Don’t Get Caught Flat-footed

Here is a quick and easy tip to help baseball and softball hitters react quicker and more athletically to the pitched ball without getting caught flat-footed!

Athletes in many sports use some level of foot movement immediately prior to engaging in competition to increase their reaction time and explosiveness.  Have you ever noticed how tennis players hop up and down rhythmically as they prepare to receive a serve? Or, how about linebackers in football who look like they are running in place as the quarterback is calling the signals at the line of scrimmage. These movements help athletes read, react, and perform in one fluid motion.

In baseball and softball, hitters who stand in the batter’s box without any movement before swinging are at a disadvantage.
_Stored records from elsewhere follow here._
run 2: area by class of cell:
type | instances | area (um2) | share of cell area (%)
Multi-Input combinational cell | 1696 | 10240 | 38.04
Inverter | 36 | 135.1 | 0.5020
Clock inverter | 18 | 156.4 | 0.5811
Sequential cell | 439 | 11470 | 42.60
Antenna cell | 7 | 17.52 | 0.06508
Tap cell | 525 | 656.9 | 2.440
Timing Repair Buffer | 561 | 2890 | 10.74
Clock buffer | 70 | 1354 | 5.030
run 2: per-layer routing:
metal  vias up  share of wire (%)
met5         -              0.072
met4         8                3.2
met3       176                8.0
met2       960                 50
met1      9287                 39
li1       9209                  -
As the ball approaches, they are forced to initiate the swing sequence without any momentum.  I teach my hitters to rock gently back and forth while lifting the front foot off the ground an inch or so. This subtle movement increases reaction time and becomes the first link in the powerful kinetic chain of a powerful swing.
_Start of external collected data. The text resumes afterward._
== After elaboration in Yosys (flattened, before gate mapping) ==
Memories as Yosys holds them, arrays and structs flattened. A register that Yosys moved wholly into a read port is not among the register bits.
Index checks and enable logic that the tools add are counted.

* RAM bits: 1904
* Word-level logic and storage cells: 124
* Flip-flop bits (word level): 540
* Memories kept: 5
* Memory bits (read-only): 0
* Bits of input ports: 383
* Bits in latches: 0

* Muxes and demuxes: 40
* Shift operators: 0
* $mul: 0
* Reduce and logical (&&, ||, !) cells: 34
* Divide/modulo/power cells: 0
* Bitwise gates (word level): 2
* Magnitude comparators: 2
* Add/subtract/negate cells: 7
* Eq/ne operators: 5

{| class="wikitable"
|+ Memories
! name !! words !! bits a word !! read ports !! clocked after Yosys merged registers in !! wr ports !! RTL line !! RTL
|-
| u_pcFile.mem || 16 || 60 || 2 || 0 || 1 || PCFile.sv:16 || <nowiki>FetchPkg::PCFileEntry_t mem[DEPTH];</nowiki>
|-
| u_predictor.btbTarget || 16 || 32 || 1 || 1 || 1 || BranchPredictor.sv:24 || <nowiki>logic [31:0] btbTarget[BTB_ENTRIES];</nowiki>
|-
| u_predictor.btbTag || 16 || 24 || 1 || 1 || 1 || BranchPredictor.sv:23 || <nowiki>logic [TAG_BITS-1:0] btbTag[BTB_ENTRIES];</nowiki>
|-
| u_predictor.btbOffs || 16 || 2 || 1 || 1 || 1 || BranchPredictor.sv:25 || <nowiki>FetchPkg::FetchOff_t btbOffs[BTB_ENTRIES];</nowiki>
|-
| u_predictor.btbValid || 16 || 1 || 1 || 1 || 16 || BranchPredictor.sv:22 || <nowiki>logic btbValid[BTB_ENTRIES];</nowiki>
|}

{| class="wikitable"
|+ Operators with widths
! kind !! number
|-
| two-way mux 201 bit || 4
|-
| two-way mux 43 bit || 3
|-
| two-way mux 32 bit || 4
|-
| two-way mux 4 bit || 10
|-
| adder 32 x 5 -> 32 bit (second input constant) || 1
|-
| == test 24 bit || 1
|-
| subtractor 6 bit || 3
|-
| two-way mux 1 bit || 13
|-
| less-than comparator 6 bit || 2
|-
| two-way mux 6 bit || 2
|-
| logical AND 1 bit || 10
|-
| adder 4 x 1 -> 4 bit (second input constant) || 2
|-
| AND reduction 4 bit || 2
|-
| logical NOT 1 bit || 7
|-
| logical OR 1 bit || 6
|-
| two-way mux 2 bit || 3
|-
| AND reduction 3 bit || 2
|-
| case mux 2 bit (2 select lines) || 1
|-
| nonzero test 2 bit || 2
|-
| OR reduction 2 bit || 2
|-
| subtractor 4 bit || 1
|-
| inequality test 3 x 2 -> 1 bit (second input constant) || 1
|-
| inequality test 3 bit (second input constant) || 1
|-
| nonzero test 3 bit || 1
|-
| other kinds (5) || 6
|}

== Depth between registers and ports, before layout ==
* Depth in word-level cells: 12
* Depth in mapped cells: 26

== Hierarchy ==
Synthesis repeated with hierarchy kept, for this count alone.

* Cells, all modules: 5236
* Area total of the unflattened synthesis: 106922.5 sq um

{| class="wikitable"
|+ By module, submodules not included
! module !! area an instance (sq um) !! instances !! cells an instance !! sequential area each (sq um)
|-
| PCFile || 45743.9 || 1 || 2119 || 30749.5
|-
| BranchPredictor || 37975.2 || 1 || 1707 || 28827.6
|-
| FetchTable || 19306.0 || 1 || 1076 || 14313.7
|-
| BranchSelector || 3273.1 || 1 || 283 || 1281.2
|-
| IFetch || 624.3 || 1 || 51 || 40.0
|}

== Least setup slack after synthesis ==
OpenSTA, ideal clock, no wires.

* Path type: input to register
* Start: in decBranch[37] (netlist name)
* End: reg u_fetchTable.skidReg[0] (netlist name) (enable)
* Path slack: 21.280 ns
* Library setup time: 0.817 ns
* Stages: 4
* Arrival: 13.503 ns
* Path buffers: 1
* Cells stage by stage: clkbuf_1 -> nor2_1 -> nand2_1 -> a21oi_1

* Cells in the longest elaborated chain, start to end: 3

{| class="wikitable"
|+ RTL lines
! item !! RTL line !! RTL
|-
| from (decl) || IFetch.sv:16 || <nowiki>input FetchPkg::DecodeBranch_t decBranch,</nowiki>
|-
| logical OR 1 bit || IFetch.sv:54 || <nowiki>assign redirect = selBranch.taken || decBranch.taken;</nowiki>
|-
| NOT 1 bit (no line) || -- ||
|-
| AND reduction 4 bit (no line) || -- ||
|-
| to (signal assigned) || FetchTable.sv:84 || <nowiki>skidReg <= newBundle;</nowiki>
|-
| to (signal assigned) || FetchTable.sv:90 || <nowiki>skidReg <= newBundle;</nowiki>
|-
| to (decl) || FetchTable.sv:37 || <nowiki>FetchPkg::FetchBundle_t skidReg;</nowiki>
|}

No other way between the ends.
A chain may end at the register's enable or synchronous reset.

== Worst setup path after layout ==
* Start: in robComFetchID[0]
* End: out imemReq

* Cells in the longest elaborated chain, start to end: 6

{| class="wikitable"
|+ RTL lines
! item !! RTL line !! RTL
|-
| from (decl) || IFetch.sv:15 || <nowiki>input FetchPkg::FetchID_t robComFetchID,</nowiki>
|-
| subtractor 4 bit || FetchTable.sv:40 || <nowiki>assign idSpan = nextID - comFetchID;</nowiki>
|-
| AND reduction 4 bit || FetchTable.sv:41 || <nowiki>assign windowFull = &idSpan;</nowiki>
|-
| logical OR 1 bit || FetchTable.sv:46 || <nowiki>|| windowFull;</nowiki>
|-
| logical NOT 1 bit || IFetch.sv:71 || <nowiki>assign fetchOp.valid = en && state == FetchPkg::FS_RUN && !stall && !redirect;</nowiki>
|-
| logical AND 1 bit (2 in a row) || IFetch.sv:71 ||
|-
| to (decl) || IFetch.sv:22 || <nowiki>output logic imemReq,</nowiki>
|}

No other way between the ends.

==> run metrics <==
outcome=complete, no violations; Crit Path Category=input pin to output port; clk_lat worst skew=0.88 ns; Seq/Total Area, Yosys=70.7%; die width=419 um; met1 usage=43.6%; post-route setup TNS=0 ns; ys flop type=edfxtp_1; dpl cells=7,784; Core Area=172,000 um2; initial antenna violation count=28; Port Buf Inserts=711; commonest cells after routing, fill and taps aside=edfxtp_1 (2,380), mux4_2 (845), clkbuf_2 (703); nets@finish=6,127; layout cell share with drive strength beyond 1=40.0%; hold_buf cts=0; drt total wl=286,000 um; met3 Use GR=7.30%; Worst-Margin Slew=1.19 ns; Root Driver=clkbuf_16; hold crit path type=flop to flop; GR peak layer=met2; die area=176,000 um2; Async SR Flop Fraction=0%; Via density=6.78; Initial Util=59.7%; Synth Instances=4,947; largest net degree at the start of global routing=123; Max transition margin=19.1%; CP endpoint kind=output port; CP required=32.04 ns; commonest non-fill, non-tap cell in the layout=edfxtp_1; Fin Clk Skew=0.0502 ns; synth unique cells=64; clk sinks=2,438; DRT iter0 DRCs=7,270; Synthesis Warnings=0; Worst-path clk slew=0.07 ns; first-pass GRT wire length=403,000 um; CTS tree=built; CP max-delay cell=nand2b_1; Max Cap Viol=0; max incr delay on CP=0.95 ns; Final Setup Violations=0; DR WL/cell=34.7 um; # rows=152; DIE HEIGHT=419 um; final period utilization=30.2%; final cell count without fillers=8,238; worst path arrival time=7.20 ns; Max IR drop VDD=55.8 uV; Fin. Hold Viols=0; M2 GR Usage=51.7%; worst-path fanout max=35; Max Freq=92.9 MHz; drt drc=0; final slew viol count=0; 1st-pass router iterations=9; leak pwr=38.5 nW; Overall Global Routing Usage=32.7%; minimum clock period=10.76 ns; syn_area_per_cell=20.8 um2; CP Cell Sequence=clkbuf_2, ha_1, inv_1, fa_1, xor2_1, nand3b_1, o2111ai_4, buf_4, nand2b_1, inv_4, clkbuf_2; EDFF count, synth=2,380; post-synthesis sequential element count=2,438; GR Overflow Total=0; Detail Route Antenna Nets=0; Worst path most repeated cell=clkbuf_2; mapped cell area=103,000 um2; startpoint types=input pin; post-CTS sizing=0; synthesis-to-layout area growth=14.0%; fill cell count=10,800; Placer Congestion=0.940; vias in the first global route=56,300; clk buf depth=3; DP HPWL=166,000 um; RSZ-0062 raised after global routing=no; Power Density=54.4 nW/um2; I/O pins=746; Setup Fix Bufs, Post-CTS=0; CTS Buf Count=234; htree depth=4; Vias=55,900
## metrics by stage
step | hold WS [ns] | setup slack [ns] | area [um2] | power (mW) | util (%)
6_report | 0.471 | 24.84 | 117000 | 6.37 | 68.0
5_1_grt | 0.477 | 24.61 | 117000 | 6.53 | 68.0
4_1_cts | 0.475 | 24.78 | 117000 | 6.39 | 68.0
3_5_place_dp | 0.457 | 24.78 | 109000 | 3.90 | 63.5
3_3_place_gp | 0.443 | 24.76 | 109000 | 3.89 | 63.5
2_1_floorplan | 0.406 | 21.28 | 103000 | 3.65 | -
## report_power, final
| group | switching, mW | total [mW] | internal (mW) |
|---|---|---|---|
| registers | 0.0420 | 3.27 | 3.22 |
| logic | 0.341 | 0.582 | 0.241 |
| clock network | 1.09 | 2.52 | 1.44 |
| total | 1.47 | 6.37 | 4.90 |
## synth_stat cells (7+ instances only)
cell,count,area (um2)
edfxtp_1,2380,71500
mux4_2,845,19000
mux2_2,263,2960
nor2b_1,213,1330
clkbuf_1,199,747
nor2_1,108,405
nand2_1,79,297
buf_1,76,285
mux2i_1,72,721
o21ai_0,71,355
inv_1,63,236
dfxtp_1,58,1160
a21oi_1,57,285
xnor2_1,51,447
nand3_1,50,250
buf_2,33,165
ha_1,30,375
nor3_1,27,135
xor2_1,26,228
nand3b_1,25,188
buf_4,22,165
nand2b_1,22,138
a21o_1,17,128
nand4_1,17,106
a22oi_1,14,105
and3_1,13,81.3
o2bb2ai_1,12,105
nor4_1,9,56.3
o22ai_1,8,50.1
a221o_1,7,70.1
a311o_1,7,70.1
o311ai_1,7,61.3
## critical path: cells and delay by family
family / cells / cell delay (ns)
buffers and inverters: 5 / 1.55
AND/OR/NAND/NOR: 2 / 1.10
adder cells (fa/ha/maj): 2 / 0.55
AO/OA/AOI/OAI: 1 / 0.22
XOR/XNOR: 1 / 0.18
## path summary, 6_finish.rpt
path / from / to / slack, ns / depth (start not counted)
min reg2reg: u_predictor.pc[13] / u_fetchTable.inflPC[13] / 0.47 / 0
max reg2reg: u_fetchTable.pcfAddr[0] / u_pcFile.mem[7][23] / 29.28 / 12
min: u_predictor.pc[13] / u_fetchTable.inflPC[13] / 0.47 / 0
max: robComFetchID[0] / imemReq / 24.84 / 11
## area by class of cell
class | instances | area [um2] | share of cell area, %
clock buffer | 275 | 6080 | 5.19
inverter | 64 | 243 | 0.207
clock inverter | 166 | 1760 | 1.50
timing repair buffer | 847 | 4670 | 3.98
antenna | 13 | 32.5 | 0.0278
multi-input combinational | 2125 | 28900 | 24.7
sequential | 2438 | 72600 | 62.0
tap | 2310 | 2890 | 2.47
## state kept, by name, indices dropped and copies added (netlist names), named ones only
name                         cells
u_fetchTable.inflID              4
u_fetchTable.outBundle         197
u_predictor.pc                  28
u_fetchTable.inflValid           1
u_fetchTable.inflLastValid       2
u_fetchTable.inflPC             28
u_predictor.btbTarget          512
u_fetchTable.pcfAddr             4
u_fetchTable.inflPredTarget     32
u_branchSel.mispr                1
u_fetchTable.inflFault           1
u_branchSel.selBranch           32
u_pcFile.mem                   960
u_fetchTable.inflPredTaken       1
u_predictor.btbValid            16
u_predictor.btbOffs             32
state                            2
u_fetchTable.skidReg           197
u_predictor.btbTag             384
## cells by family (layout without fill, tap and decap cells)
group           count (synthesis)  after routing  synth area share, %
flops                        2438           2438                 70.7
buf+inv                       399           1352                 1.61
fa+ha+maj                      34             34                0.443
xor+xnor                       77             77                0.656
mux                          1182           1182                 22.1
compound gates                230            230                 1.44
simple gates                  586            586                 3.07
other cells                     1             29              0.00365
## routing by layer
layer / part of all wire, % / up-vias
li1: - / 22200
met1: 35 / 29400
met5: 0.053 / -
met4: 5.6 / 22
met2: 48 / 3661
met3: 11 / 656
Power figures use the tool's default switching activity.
Here is a video illustrating what this pre-swing movement looks like:

The Auburn University Softball Team adopted a similar concept to help with their defense. They call it “The Hop”. Head Coach Clint Meyers and his staff teach their infielders to hop in unison the moment the ball hits the bat. They feel hopping eliminates any “false movement” by their defenders.  Here is a video describing the benefits of “The Hop”

In the video, Dr. Wendi Weimer, Director of the Sport and Biomechanics Laboratory at Auburn University, describes the benefits of movement before the ball is hit. “When a player hops, they take out the slack in the muscle, so that when the muscle fires for them to move in a more aggressive, purposeful, ballistic motion, it is more effective because they have taken any laxity that may be in the tendon or muscle structures and it can be eliminated and they can move more quickly.”

I have found with my hitters that this pre-swing movement not only allows them to react quicker and with more explosiveness, it helps with timing and relaxation. I wrote previously about the importance for rhythm in hitting. In the video, the rhythmic foot movement serves as a timing mechanism and sets the tone for the rest of the swing sequence. This movement also serves to keep hitters relaxed.  The longer hitters stand idle in the batter’s box, the more likely they are to become tense before the pitch is thrown.

The degree of movement can vary, depending on the personal preference of hitters.  Some may choose to actually lift the front foot, while other may prefer to keep the front foot on the ground and just gently rock back and forth. Any pre-swing movement is better than none at all.

  • The hitter in the video is Leigh Farina, a junior infielder at The University of Illinois.